== Problem to work on ==
Where the records below show the word "before" in a line, please copy that line.

== Record set ==

## src/swpm_pkg.sv

```systemverilog
package swpm_pkg;

  // ****************************************
  // Timing
  // ****************************************
  // Always-on oscillator rate and the system clock that samples it
  localparam int unsigned LFOSC_HZ       = 10000;
  localparam int unsigned CLK_HZ         = 40000000;
  // System clock cycles per low-frequency oscillator period
  localparam int unsigned LF_DIV_CYCLES  = CLK_HZ / LFOSC_HZ;
  localparam int unsigned LF_DIV_W       = 12;
  localparam logic [LF_DIV_W-1:0] LF_DIV_LAST = LF_DIV_W'(LF_DIV_CYCLES - 1);

  // ****************************************
  // Watchdog and reset values
  // ****************************************
  localparam int unsigned WDOG_W         = 16;
  localparam logic [WDOG_W-1:0] WDOG_RESET   = 16'h0000;
  localparam logic [LF_DIV_W-1:0] DIV_RESET  = 12'h000;

  // Wake source indices
  localparam int unsigned WAKE_PIN       = 0;
  localparam int unsigned WAKE_WDOG      = 1;
  localparam int unsigned WAKE_I2C_ADDR  = 2;
  localparam int unsigned WAKE_I2C_FIFO  = 3;
  localparam int unsigned WAKE_N         = 4;
  localparam logic [WAKE_N-1:0] WAKE_RESET = 4'h0;

  // Power states, one-hot
  typedef enum logic [1:0] {
    SWPM_NORMAL = 2'b01,
    SWPM_SLEEP  = 2'b10
  } swpm_state_type;

endpackage : swpm_pkg

```

## src/swpm_power_manager.sv

```systemverilog
`timescale 1ns/1ps
// Functional notes
// [RL1] The manager is always in exactly one of Normal or Sleep, never both.
// [RL2] The manager stays powered and runs only on the low-speed oscillator tick; here all logic runs on clk_i and only the watchdog counts ticks.
// [RL3] The 10 kHz oscillator never stops; its tick is derived and never gated.
// [RL4] Fabric decides on sleep, loads the wake time, then issues the sleep command.
// [RL5] In Sleep the user wake pin or watchdog expiry wakes the device.
// [RL6] In Sleep an I2C address match or full FIFO on the wake-capable core wakes it.
// [RL7] In Sleep the core is power gated while configuration and block RAM are retained.
// [RL8] In Sleep the manager and its pins stay active to see wake events.
// [RL9] In Normal every element is enabled as the design needs.
// [RL10] Sleep is entered only on command; the first wake event returns to Normal.
module swpm_power_manager
  import swpm_pkg::*;
(
  input  wire logic              clk_i,
  input  wire logic              rst_b_i,
  input  wire logic              sleep_cmd_i,
  input  wire logic [WDOG_W-1:0] wake_time_i,
  input  wire logic              wdog_en_i,
  input  wire logic              user_wake_pin_i,
  input  wire logic              i2c_addr_match_i,
  input  wire logic              i2c_fifo_full_i,
  output logic                   normal_o,
  output logic                   sleep_o,
  output logic                   core_power_en_o,
  output logic                   retain_o,
  output logic                   lf_tick_o,
  output logic [WAKE_N-1:0]      wake_cause_o,
  output logic                   wake_pulse_o
);

  // ****************************************
  // Pin synchroniser
  // ****************************************
  logic [2:0] pin_meta_q;
  logic [2:0] pin_sync_q;
  logic [2:0] pin_raw;
  // Wake inputs come from pins and the I2C core on their own timing
  assign pin_raw = {i2c_fifo_full_i, i2c_addr_match_i, user_wake_pin_i};

  // Two stages on every asynchronous wake input; only stage two is read
  // Trade-off: two cycles of wake latency buy a settled sample
  always_ff @(posedge clk_i or negedge rst_b_i) begin
    if (!rst_b_i) begin
      pin_meta_q <= 3'h0;
      pin_sync_q <= 3'h0;
    end else begin
      pin_meta_q <= pin_raw;
      pin_sync_q <= pin_meta_q;
    end
  end

  // ****************************************
  // Low-frequency tick
  // ****************************************
  logic [LF_DIV_W-1:0] div_q;
  logic [LF_DIV_W-1:0] div_d;
  logic                tick_d;
  logic                tick_q;

  // [RL3] free-running divider
  // No enable input exists, so the tick can never be stopped
  // Tick accuracy follows the system clock, not the oscillator pin
  always_comb begin
    tick_d = (div_q == LF_DIV_LAST);
    div_d  = tick_d ? DIV_RESET : div_q + 1'b1;
  end

  // Divider registers
  always_ff @(posedge clk_i or negedge rst_b_i) begin
    if (!rst_b_i) begin
      div_q  <= DIV_RESET;
      tick_q <= 1'b0;
    end else begin
      div_q  <= div_d;
      tick_q <= tick_d;
    end
  end

  // ****************************************
  // Power state machine
  // ****************************************
  swpm_state_type      state_q;
  swpm_state_type      state_d;
  // Watchdog count, loaded with the command and counted down while asleep
  logic [WDOG_W-1:0]   wdog_q;
  logic [WDOG_W-1:0]   wdog_d;
  logic                wdog_en_q;
  logic                wdog_en_d;
  logic [WAKE_N-1:0]   wake_vec;
  logic [WAKE_N-1:0]   cause_q;
  logic [WAKE_N-1:0]   cause_d;
  logic                wpulse_d;
  logic                wpulse_q;
  logic                cmd_q;
  logic                cmd_d;
  logic                cmd_rise;

  // Sleep command edge; the command comes from same-clock fabric logic
  // Only a fresh rise counts, so a command left high cannot re-enter
  // sleep straight after a wake
  always_comb begin
    cmd_d    = sleep_cmd_i;
    cmd_rise = sleep_cmd_i & ~cmd_q;
  end

  always_ff @(posedge clk_i or negedge rst_b_i) begin
    if (!rst_b_i) begin
      cmd_q <= 1'b0;
    end else begin
      cmd_q <= cmd_d;
    end
  end

  // [RL5] wake sources
  // [RL6] I2C wake sources
  // [RL8] detection keeps running while asleep
  // Levels, not edges: a source still high at entry wakes at once
  always_comb begin
    wake_vec                = WAKE_RESET;
    wake_vec[WAKE_PIN]      = pin_sync_q[0];
    wake_vec[WAKE_WDOG]     = wdog_en_q && (wdog_q == WDOG_RESET);
    wake_vec[WAKE_I2C_ADDR] = pin_sync_q[1];
    wake_vec[WAKE_I2C_FIFO] = pin_sync_q[2];
  end

  // Next-state logic for the power state, watchdog and wake record
  // [RL2] all sleep timing counts oscillator ticks only
  // The watchdog counts ticks, so the wake time is in oscillator periods
  always_comb begin
    state_d   = state_q;
    wdog_d    = wdog_q;
    wdog_en_d = wdog_en_q;
    cause_d   = cause_q;
    wpulse_d  = 1'b0;
    case (state_q)
      SWPM_NORMAL: begin
        // [RL4] parameters latched with the command
        // [RL10] sleep only on command
        // The old cause stays readable until sleep starts again
        if (cmd_rise) begin
          state_d   = SWPM_SLEEP;
          wdog_d    = wake_time_i;
          wdog_en_d = wdog_en_i;
          cause_d   = WAKE_RESET;
        end
      end
      SWPM_SLEEP: begin
        // [RL10] first wake event ends sleep
        // A wake wins over a decrement in the same cycle
        if (|wake_vec) begin
          state_d   = SWPM_NORMAL;
          cause_d   = wake_vec;
          wpulse_d  = 1'b1;
          wdog_en_d = 1'b0;
        end else if (wdog_en_q && tick_q) begin
          wdog_d = wdog_q - 1'b1;
        end
      end
      // [RL1] illegal codes fall back to Normal
      // Only an upset of the state flops can land here
      default: begin
        state_d   = SWPM_NORMAL;
        wdog_en_d = 1'b0;
      end
    endcase
  end

  // State registers only; every decision is made above
  always_ff @(posedge clk_i or negedge rst_b_i) begin
    if (!rst_b_i) begin
      state_q   <= SWPM_NORMAL;
      wdog_q    <= WDOG_RESET;
      wdog_en_q <= 1'b0;
      cause_q   <= WAKE_RESET;
      wpulse_q  <= 1'b0;
    end else begin
      state_q   <= state_d;
      wdog_q    <= wdog_d;
      wdog_en_q <= wdog_en_d;
      cause_q   <= cause_d;
      wpulse_q  <= wpulse_d;
    end
  end

  // ****************************************
  // Retention hold
  // ****************************************
  logic retain_q;
  logic retain_d;

  // [RL7] retention never released
  // Held in a flop so this output leaves a register like every other one
  always_comb begin
    retain_d = 1'b1;
  end

  always_ff @(posedge clk_i or negedge rst_b_i) begin
    if (!rst_b_i) begin
      retain_q <= 1'b1;
    end else begin
      retain_q <= retain_d;
    end
  end

  // ****************************************
  // Outputs
  // ****************************************
  // Every output leaves a flop with no logic after it
  // Core power follows Normal, so the gate opens on the wake edge
  // [RL1] state flags come from the one-hot bits, so never both
  // [RL7] core gate off in Sleep, retention held
  // [RL9] full power in Normal
  always_comb begin
    normal_o        = state_q[0];
    sleep_o         = state_q[1];
    core_power_en_o = state_q[0];
    retain_o        = retain_q;
    lf_tick_o       = tick_q;
    wake_cause_o    = cause_q;
    wake_pulse_o    = wpulse_q;
  end

endmodule : swpm_power_manager

```

## config.mk

```make
export PLATFORM = sky130hd
export DESIGN_NAME = swpm_power_manager
export DESIGN_NICKNAME = d
export VERILOG_FILES = /design/src/swpm_pkg.sv /design/src/swpm_power_manager.sv
export SDC_FILE = /design/constraint.sdc
export NUM_CORES = 1
export LEC_CHECK = 0
export BUFFER_PORTS_ARGS = -buffer_cell sky130_fd_sc_hd__clkbuf_2
export CAP_MARGIN = 20
export CORE_ASPECT_RATIO = 1.2
export CORE_MARGIN = 2
export CORE_UTILIZATION = 55
export CTS_CLUSTER_DIAMETER = 100
export DETAILED_ROUTE_END_ITERATION = 10
export HOLD_SLACK_MARGIN = 0.15
export PLACE_DENSITY = 0.82
export SYNTH_ARGS = -nofsm -noshare
export SYNTH_HDL_FRONTEND = slang
export SYNTH_SLANG_ARGS = --single-unit
```

## constraint.sdc

```tcl
create_clock -name clk_i -period 4.63 [get_ports clk_i]
set_input_delay 0.6945 -clock clk_i [delete_from_list [all_inputs] [get_ports clk_i]]
set_output_delay 0.6945 -clock clk_i [all_outputs]
set_load 0.01 [all_outputs]
```

After elaboration in Yosys (flattened, before gate mapping)
Index checks and enable logic that the tools add are counted.
- bitwise logic cells: 2
- reduce and logical (&&, ||, !) cells: 8
- eq/ne operators: 7
- multiplexer cells: 16
- $add $sub $neg: 2
- operator list (cell ; count):
    $mux 16 ; 3
    $pmux 16 s2 ; 1
    $logic_not 16->1 ; 1
    $sub 16x1->16 const B ; 1
    $add 12x1->12 const B ; 1
    $eq 12x12->1 const B ; 1
    $mux 12 ; 1
    $mux 4 ; 2
    $ne 2x2->1 const B ; 4
    $pmux 4 s2 ; 1
    $mux 1 ; 4
    $mux 2 ; 2
    $pmux 2 s2 ; 1
    $reduce_and 4->1 ; 1
    $reduce_or 4->1 ; 1
    $reduce_and 3->1 ; 1
    $eq 2x1->1 const B ; 1
    $eq 2x2->1 const B ; 1
    $logic_and 1x1->1 ; 2
    $pmux 1 s2 ; 1
    $reduce_and 2->1 ; 1
    $reduce_bool 2->1 ; 1
    $and 1x1->1 ; 1
    $not 1->1 ; 1
- input bits: 23
- word-level logic and storage cells: 45
- output and inout bits: 10
- register bits after elaboration: 44

Logic depth before layout (Yosys ltp)
- word-level depth: 5
- mapped depth: 7
- depth with buffers taken out: 6

Worst setup path before layout
OpenSTA, ideal clock, no wires.
- path type: register to register
- from: register wdog_q[7]
- to: register wdog_q[11]
- data required time: 4509 ps
- arrival time: 2205 ps
- library setup time: 121 ps
- path buffers: 3
- stages on the path, launching flop included: 8
- clock period less this slack: 2326 ps
- path slack: 2304 ps
- path through: dfrtp_1 -> or4_1 -> buf_2 -> or4_4 -> buf_6 -> o21a_1 -> buf_6 -> a22o_1
- word-level cells in the longest chain between the ends: 5
- elaborated cells on any way between the ends: 9
- classes of those cells: 1 x add/sub; 1 x eq/ne; 3 x mux; 4 x reduce/logical
- ends and longest elaborated chain (element ; line ; source):
    start, declared ; swpm_power_manager.sv:87 ; logic [WDOG_W-1:0] wdog_q;
    start signal, assigned ; swpm_power_manager.sv:180 ; wdog_q <= wdog_d;
    parallel branches: the longest is 5 deep, another holds $sub 16x1->16 ; -- ;
Several ways; the timed one is not identified. The select of a mux whose other input is x is not followed.
A chain may end at the register's enable or synchronous reset.

Worst setup path in the final report
Ends and elaborated chain as after synthesis.

==> metrics <==
Worst R2R End wdog_q[11]$_DFFE_PN0P_; worst r2r path cells 4; Reg power frac 51.6%; EDFF count, synth 0; max-cap violations 0; worst reg2reg startpoint wdog_q[7]$_DFFE_PN0P_; drt pass-1 iters 4; pin count of the biggest net entering global routing 45; Worst-Skew Late Latency approximately 300 ps; crit path time final 2530 ps; top post-synthesis cells by count dfrtp_1, nand2_1, nor2_1, clkbuf_1, o21ai_0; die area 0.00465 mm²; Crit path largest cell delay 700 ps; total global routing overflow 0; initial antenna violation count 0; Post-layout nets 280; Post-CTS Setup Repair Bufs 0; CP max FO 19; total negative slack 0 ps; clock share of power between 30% and 40%; hpwl dp roughly 3.3 mm; RD Place Congestion around 0.86; number of port buffers 31; worst-path cell chain or4_1, or4_4, o21a_1, a22o_1; Synth Register Bits 44; Final Hold Viols 0; most area-consuming cells after synthesis dfrtp_1, nand2_1, nor2_1; async set-reset flop share out of synthesis 100%; Iteration-0 DRC Markers 152; Syn Inst Count 229; Worst R2R Setup Slack approximately 2100 ps; num ports 33; met2 Use GR 40.1%; TritonCTS clock tree yes; hold slack 323 ps; Slew Limit Headroom 65.1%; ANT cells 0; drt drc 0; unrepaired setup endpoints after global routing false; Row Count 25; post-cts gate resize count 0; clk_skew about 6.0 ps; Root Driver clkbuf_8; Mapped Nets ~260; Via density 6.03; Post-Syn Area per Cell around 10 µm²; GR peak layer met2; Worst Max-Slew Pin Slew 522 ps; most frequent cell after synthesis dfrtp_1; Tot Pwr 883 µW; Setup CP Type flop to flop; Critical Path Slowest Stage Cell or4_4; Placed Area 0.00242 mm²; Initial Util between 50% and 60%; Worst VDD drop 0.199 mV; Mapped Area 0.00227 mm²; Yosys top cell by area dfrtp_1; met1 Use GR 25.9%; critical path capture point type flop; Final Slew Violations 0; CP required approximately 4800 ps; Synth top area share 47.5%; crit path launch type flop; post-synthesis sequential area ratio 48.6%; Finish-stage setup viols 0; cts hold-fix bufs 0; vias in the first global route 1786; All-Layer GR Usage 22.2%; Yosys cell types 55; final wirelength 4.85 mm; ANT nets after route 0; DR vias between 1500 and 2000; layout cells sized above 1 21.2%; Die Wd 62.6 µm; net switching power 241 µW; core area between 0.003 and 0.004 mm²; post-route cell area 0.00257 mm²; ys flop type dfrtp_1; post-route clock period utilization 54.6%; GR Util met3 5.75%; first-pass GRT wire length 8.12 mm; Combinational Power Share 14.4%; FMAX 396 MHz; # clock sinks 44; clock transition at the registers of the reported paths around 90 ps; HP Class input port to asynchronous set/reset pin; total power density per cell area 343 mW/mm²; Yosys Warn Count 0; outcome completed; Pint 641 µW; Inserted Clock Buffers 5; LEAKAGE 1.08 nW; clk buf depth 2; Worst EP arrival ~2700 ps; Switching Fraction 27.4%; Die Span Y 74.3 µm; H-tree lvl count 2; Area Overhead vs Synth 13.4%; drt wl/cell approximately 16 µm
power by group through the flow:
| stage | logic (mW) | clock network, mW | registers, mW |
|---|---|---|---|
| 2_1_floorplan | 0.0896 | 0 | 0.454 |
| 3_3_place_gp | 0.122 | 0 | 0.461 |
| 3_5_place_dp | 0.124 | 0 | 0.462 |
| 4_1_cts | 0.125 | 0.305 | 0.455 |
| 5_1_grt | 0.143 | 0.321 | 0.461 |
| 6_report | 0.127 | 0.300 | 0.456 |
cells by family (layout without fill, tap and decap cells):
logic type | Yosys count | after routing | share of synthesized area [%]
other | 1 | 1 | 0.165
xor gates and xnor gates | 8 | 8 | 3.09
and+or+nand+nor | 85 | 85 | 20.0
buffers and inverters | 24 | 50 | 5.08
adders and majority gates | 3 | 3 | 1.66
muxes | 2 | 2 | 0.939
AOI/OAI and AO/OA | 62 | 62 | 20.4
DFF | 44 | 44 | 48.6
worst max-delay path, delay by kind of cell, from the launching register on:
kind            cells  cell delay, ps
compound gates      2             610
flops               1             430
simple gates        2            1370
flip-flops by register name (all words and copies together) (netlist names):
| register | cells |
|---|---|
| cmd_q | 1 |
| wake_pulse_o | 1 |
| div_q | 12 |
| pin_meta_q | 3 |
| wdog_q | 16 |
| state_q | 2 |
| wake_cause_o | 4 |
| pin_sync_q | 3 |
| lf_tick_o | 1 |
| wdog_en_q | 1 |
final cells by class:
cell class,instances,area (µm²)
Clock buffer,5,68.8
Clock inverter,3,47.5
Fill cell,341,1370
Inverter,6,22.5
Multi-Input combinational cell,161,1050
Sequential cell,44,1100
Tap cell,54,67.6
Timing Repair Buffer,36,213
layer usage:
metal | wire, µm | up-vias
met2 | 2500 | 51
met4 | 87 | 0
li1 | - | 900
met5 | 0 | -
met1 | 2000 | 901
met3 | 258 | 11
worst max-delay path by stage:
stage / start / cells after the start / endpoint / slack [ps]
final: wdog_q[7]$_DFFE_PN0P_ / 4 / wdog_q[11]$_DFFE_PN0P_ / 2100
after detailed placement: state_q[0]$_DFFE_PN1P_ / 5 / wdog_q[1]$_DFFE_PN0P_ / 2060
after global routing: wdog_q[7]$_DFFE_PN0P_ / 4 / wdog_q[11]$_DFFE_PN0P_ / 2020
after floorplan: wdog_q[7]$_DFFE_PN0P_ / 7 / wdog_q[11]$_DFFE_PN0P_ / 2300
after CTS: state_q[0]$_DFFE_PN1P_ / 5 / wdog_q[1]$_DFFE_PN0P_ / 2030
after global placement: state_q[0]$_DFFE_PN1P_ / 5 / wdog_q[1]$_DFFE_PN0P_ / 2130
per-stage QoR:
step                worst slack (ps)  std cells  util [%]
detailed placement              2060        299      61.4
global route                    2020        309      65.2
CTS                             2030        307      64.3
global placement                2130        299      61.4
floorplan                       2300        229         -
finish                          2100        309      65.2
cell usage in the layout, fill, tap and decap left out, types with 2 or more instances in the layout:
master and instances:
a21oi_1 5, a22o_1 6, a22oi_1 2, a2bb2oi_1 3
a31oi_1 4, and4_1 2, buf_4 3, clkbuf_2 31
clkbuf_8 5, clkinv_4 2, dfrtp_1 43, ha_1 3
inv_1 6, nand2_1 20, nand2b_1 3, nand3_1 6
nand4_1 3, nor2_1 15, nor2b_1 3, nor3_1 8
nor4_1 7, o211ai_1 5, o21a_1 2, o21ai_0 11
o221a_2 2, o221ai_1 5, o22a_1 2, o22ai_1 2
o2bb2ai_1 2, o31ai_1 2, o41ai_1 2, or2_2 2
or3_1 6, or4_1 2, xnor2_1 5, xor2_1 3
Note: power is estimated with default switching activity, not from simulation.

== Answer below ==
After elaboration in Yosys (flattened, before gate mapping)
Logic depth before layout (Yosys ltp)
Worst setup path before layout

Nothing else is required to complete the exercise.